**EXERCISE DIRECTIONS:** Copy the lines below that contain "implied".

**TASK INPUT:**

[src/rtl/datapath_pkg.sv]
`default_nettype none
// ============================================================================
// Module      : datapath_pkg
// Description : Widths and shared types for the single-cycle datapath.
// Revision    : 1.0 - initial release
// ============================================================================
package datapath_pkg;

    localparam int DATA_W   = 16;
    localparam int ADDR_W   = 4;
    localparam int NUM_REGS = 2 ** ADDR_W;

    typedef logic [ADDR_W-1:0] reg_addr_t;
    typedef logic [DATA_W-1:0] reg_data_t;

endpackage : datapath_pkg
`default_nettype wire

[src/rtl/register_file_read_port.sv]
`default_nettype none
// ============================================================================
// Module      : register_file_read_port
// Description : Combinational NUM_REGS:1 read mux with optional R0 masking.
// Revision    : 1.0 - initial release
// ============================================================================
module register_file_read_port #(
    parameter int DATA_W   = datapath_pkg::DATA_W,
    parameter int ADDR_W   = datapath_pkg::ADDR_W,
    parameter int ZERO_REG = 1
) (
    input  logic [DATA_W-1:0] regs [2**ADDR_W],
    input  logic [ADDR_W-1:0] addr,
    output logic [DATA_W-1:0] data_out
);

    logic [DATA_W-1:0] w_selected;

    assign w_selected = regs[addr];

    generate
        if (ZERO_REG != 0) begin : g_zero_mask
            assign data_out = (addr == '0) ? '0 : w_selected;
        end else begin : g_no_mask
            assign data_out = w_selected;
        end
    endgenerate

endmodule : register_file_read_port
`default_nettype wire

[src/rtl/register_file.sv]
`default_nettype none
// ============================================================================
// Module      : register_file
// Description : 16x16 register file, two combinational reads, one sync write.
// Revision    : 1.0 - initial release
// ============================================================================
module register_file #(
    parameter int DATA_W   = datapath_pkg::DATA_W,
    parameter int ADDR_W   = datapath_pkg::ADDR_W,
    parameter int ZERO_REG = 1
) (
    input  logic              clk,
    input  logic              rst_n,
    input  logic [ADDR_W-1:0] rs,
    input  logic [ADDR_W-1:0] rt,
    input  logic [ADDR_W-1:0] rd,
    input  logic [DATA_W-1:0] data_write,
    input  logic              reg_write,
    output logic [DATA_W-1:0] data_read_1,
    output logic [DATA_W-1:0] data_read_2
);

    localparam int c_num_regs = 2 ** ADDR_W;

    logic [DATA_W-1:0] r_regs [c_num_regs];
    logic              w_write_en;

    // A masked R0 never stores anything, so its write is dropped at the source.
    assign w_write_en = reg_write && !((ZERO_REG != 0) && (rd == '0));

    always_ff @(posedge clk or negedge rst_n) begin
        if (!rst_n) begin
            for (int i = 0; i < c_num_regs; i++) begin
                r_regs[i] <= '0;
            end
        end else if (w_write_en) begin
            r_regs[rd] <= data_write;
        end
    end

    register_file_read_port #(
        .DATA_W   (DATA_W),
        .ADDR_W   (ADDR_W),
        .ZERO_REG (ZERO_REG)
    ) u_read_port_rs (
        .regs     (r_regs),
        .addr     (rs),
        .data_out (data_read_1)
    );

    register_file_read_port #(
        .DATA_W   (DATA_W),
        .ADDR_W   (ADDR_W),
        .ZERO_REG (ZERO_REG)
    ) u_read_port_rt (
        .regs     (r_regs),
        .addr     (rt),
        .data_out (data_read_2)
    );

endmodule : register_file
`default_nettype wire

[config.mk]
export PLATFORM = sky130hd
export DESIGN_NAME = register_file
export DESIGN_NICKNAME = d
export VERILOG_FILES = /design/src/rtl/datapath_pkg.sv /design/src/rtl/register_file_read_port.sv /design/src/rtl/register_file.sv
export SDC_FILE = /design/constraint.sdc
export NUM_CORES = 1
export LEC_CHECK = 0
export CORE_ASPECT_RATIO = 0.5
export CORE_MARGIN = 4
export CORE_UTILIZATION = 45
export CTS_CLUSTER_SIZE = 28
export DETAILED_ROUTE_END_ITERATION = 6
export HOLD_SLACK_MARGIN = 0.05
export PLACE_DENSITY = 0.65
export SYNTH_ARGS = -nofsm -noshare
export SYNTH_HDL_FRONTEND = slang
export SYNTH_SLANG_ARGS = --single-unit
export TNS_END_PERCENT = 100
[constraint.sdc]
create_clock -name clk -period 8.4 [get_ports clk]
set_clock_uncertainty 0.05 [all_clocks]
set_input_delay 2.52 -clock clk [delete_from_list [all_inputs] [get_ports clk]]
set_output_delay 2.52 -clock clk [all_outputs]
set_load 0.05 [all_outputs]
Word-level counts from Yosys, hierarchy flattened
Index checks and enable logic that the tools add are counted.
- bitwise operators: 3
- magnitude comparators: 4
- muxes and demuxes: 11
- reduce and logical (&&, ||, !) cells: 6
- operator list (kind ; number):
    $bwmux W256 ; 1
    $bmux W16 S4 ; 2
    $mux W16 ; 7
    $demux W16 S4 ; 1
    $ge A5 B5 Y1 const B ; 3
    $not A4 Y5 ; 3
    $logic_not A4 Y1 ; 3
    $lt A5 B1 Y1 const B ; 1
    $logic_and A1 B1 Y1 ; 2
    $logic_not A1 Y1 ; 1
- bits in registers: 256
- input port bits: 31

Depth between registers and ports, before layout
- depth after elaboration: 6
- depth in mapped cells: 6

By module
Synthesis repeated with hierarchy kept, for this count alone.
- cell total of the unflattened synthesis: 881
- area total of the unflattened synthesis: 13541.7 um2
- modules (own cells, without submodules) (module ; sequential area each (um2) ; times used ; area each (um2) ; cells each):
    register_file ; 6406.1 ; 1 ; 9500.4 ; 571
    register_file_read_port ; 0.0 ; 2 ; 2020.7 ; 155

Worst setup path before layout
Ideal clock, no wire load.
- path kind: input port to output port
- start: input port rt[0]
- end: output port data_read_2[14]
- data required time: 5830 ps
- setup slack: 1232 ps
- stages on the path: 6
- data arrival time: 4598 ps
- cells stage by stage: buf_6 buf_8 buf_2 buf_1 a221oi_1 o31ai_1
- word-level cells in the longest chain between the ends: 5
- elaborated cells on any way between the ends: 6
- ends and longest elaborated chain (element ; line ; text):
    from (decl) ; register_file.sv:15 ; input logic [ADDR_W-1:0] rt,
    $not A4 Y5 (implied by the code) ; register_file_read_port.sv:19 ; assign w_selected = regs[addr];
    $bmux W16 S4 ; register_file_read_port.sv:19 ;
    $mux W16 (implied by the code) (2 in series) ; register_file_read_port.sv:19 ;
    $mux W16 * ; register_file_read_port.sv:23 ; assign data_out = (addr == '0) ? '0 : w_selected;
    to (decl) ; register_file.sv:20 ; output logic [DATA_W-1:0] data_read_2
Mark *: on every way between the ends. The rest lies on a longest branch, timed or not. The select of a mux whose other input is x is not followed.

Final worst setup path
- start: input port rs[0]
- end: output port data_read_1[14]
- word-level cells in the longest chain between the ends: 5
- elaborated cells on any way between the ends: 6
- ends and longest elaborated chain (element ; line ; text):
    from (decl) ; register_file.sv:14 ; input logic [ADDR_W-1:0] rs,
    $not A4 Y5 (implied by the code) ; register_file_read_port.sv:19 ;
    $bmux W16 S4 ; register_file_read_port.sv:19 ;
    $mux W16 (implied by the code) (2 in series) ; register_file_read_port.sv:19 ;
    $mux W16 * ; register_file_read_port.sv:23 ;
    to (decl) ; register_file.sv:19 ; output logic [DATA_W-1:0] data_read_1,
Marks and branches as above.

==> run metrics <==
DP Cell Count=between 1000 and 1500; largest area contributor in the netlist=dfrtp_1; clock-pin slew on the worst setup and hold paths=60 ps; Worst Path Required=5830 ps; largest net degree at the start of global routing=131; worst vdd ir=0.156 mV; Buf/Inv on CP=2; setup_tns=0 ps; Post-CTS Setup Inserts=0; first-pass GRT wire length=about 55000 um; total number of vias=between 8000 and 9000; fraction of post-synthesis cell area in the top cell type by area=0.463; H-tree depth=1; biggest regs=r_regs: 240 flops; CP top delay family=buffers and inverters; vias in the first global route=8768; flops & latches, synth=240; leak pwr=a little over 6 nW; number of I/O port buffers=62; Final Setup Violations=0; Synth Area per Inst=~15 um^2; Initial Util=0.463; post-synth net total=slightly below 900; vias per cell=between 6 and 7; outcome=completed; Max Root-Sink Buffers=3; DR WL/cell=between 20 and 30 um; Hold-fix buffers, CTS=0; Final HPWL DP=about 21000 um; # DRC=0; CP Class=in2out; Die H=roughly 130 um; CTS tree=built; largest reg by FF count=r_regs; Post-Layout Cell Count=roughly 1300; Data arrival, critical path=4870 ps; Post-Syn Area=about 13000 um^2; synth-to-layout area growth=15.6%; cell mode on critical path=clkdlybuf4s50_1; CTS resizes=0; clock latency on the worst-skew pair=approximately 520 ps; Routed WL=around 36000 um; grt ovf=0; Critical Path, Cell by Cell=clkdlybuf4s50_1 -> mux4_2 -> mux2i_1 -> clkdlybuf4s50_1; Max stage delay on crit path=approximately 860 ps; post-synth cell types=33; nets@finish=approximately 920; Finished Cell Area=~15000 um^2; internal reg-to-reg setup slack=7540 ps; Worst-Margin Slew=around 900 ps; number of flip-flops in the largest register=240; die footprint=approximately 32000 um^2; routability cong.=0.813; dpl cell area=about 14000 um^2; CP Launch Type=input port; fmax=~130 MHz; maxcap violations=0; drt pass-1 iters=5; Num CTS Buffers=24; # IOs=63; period utilization=0.886; Final Hold Vio Count=0; Power Total=3.79 mW; n_diodes=0; FP Rows=43; min Tclk post-route=~7400 ps; Rel. slew slack=0.397; gr usage total=0.231; die width=about 250 um; Post-DRT Antenna Nets=0; PD cells=253 nW/um^2; final max-slew violation count=0; 1st-iter DRT viols=approximately 660; final core utilization=0.535; RSZ-0062 raised after global routing=no; top area cells in the synthesized netlist=dfrtp_1, mux2_2, mux4_2; Crit Path Max Fanout=7; Hold Crit Class=reg2reg; Gate Count Post-Synth=852; CTS Root Cell=clkbuf_16; Crit. End Element=output port; Yosys warning total=0; layout cells sized above 1=0.524; CTS sink count=240; initial antenna violation count=0; post-synthesis sequential area ratio=0.463; core area=about 28000 um^2; Slowest cell on crit path=clkdlybuf4s50_1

**COMPLETED EXERCISE:**
    $not A4 Y5 (implied by the code) ; register_file_read_port.sv:19 ; assign w_selected = regs[addr];
    $mux W16 (implied by the code) (2 in series) ; register_file_read_port.sv:19 ;
    $not A4 Y5 (implied by the code) ; register_file_read_port.sv:19 ;
    $mux W16 (implied by the code) (2 in series) ; register_file_read_port.sv:19 ;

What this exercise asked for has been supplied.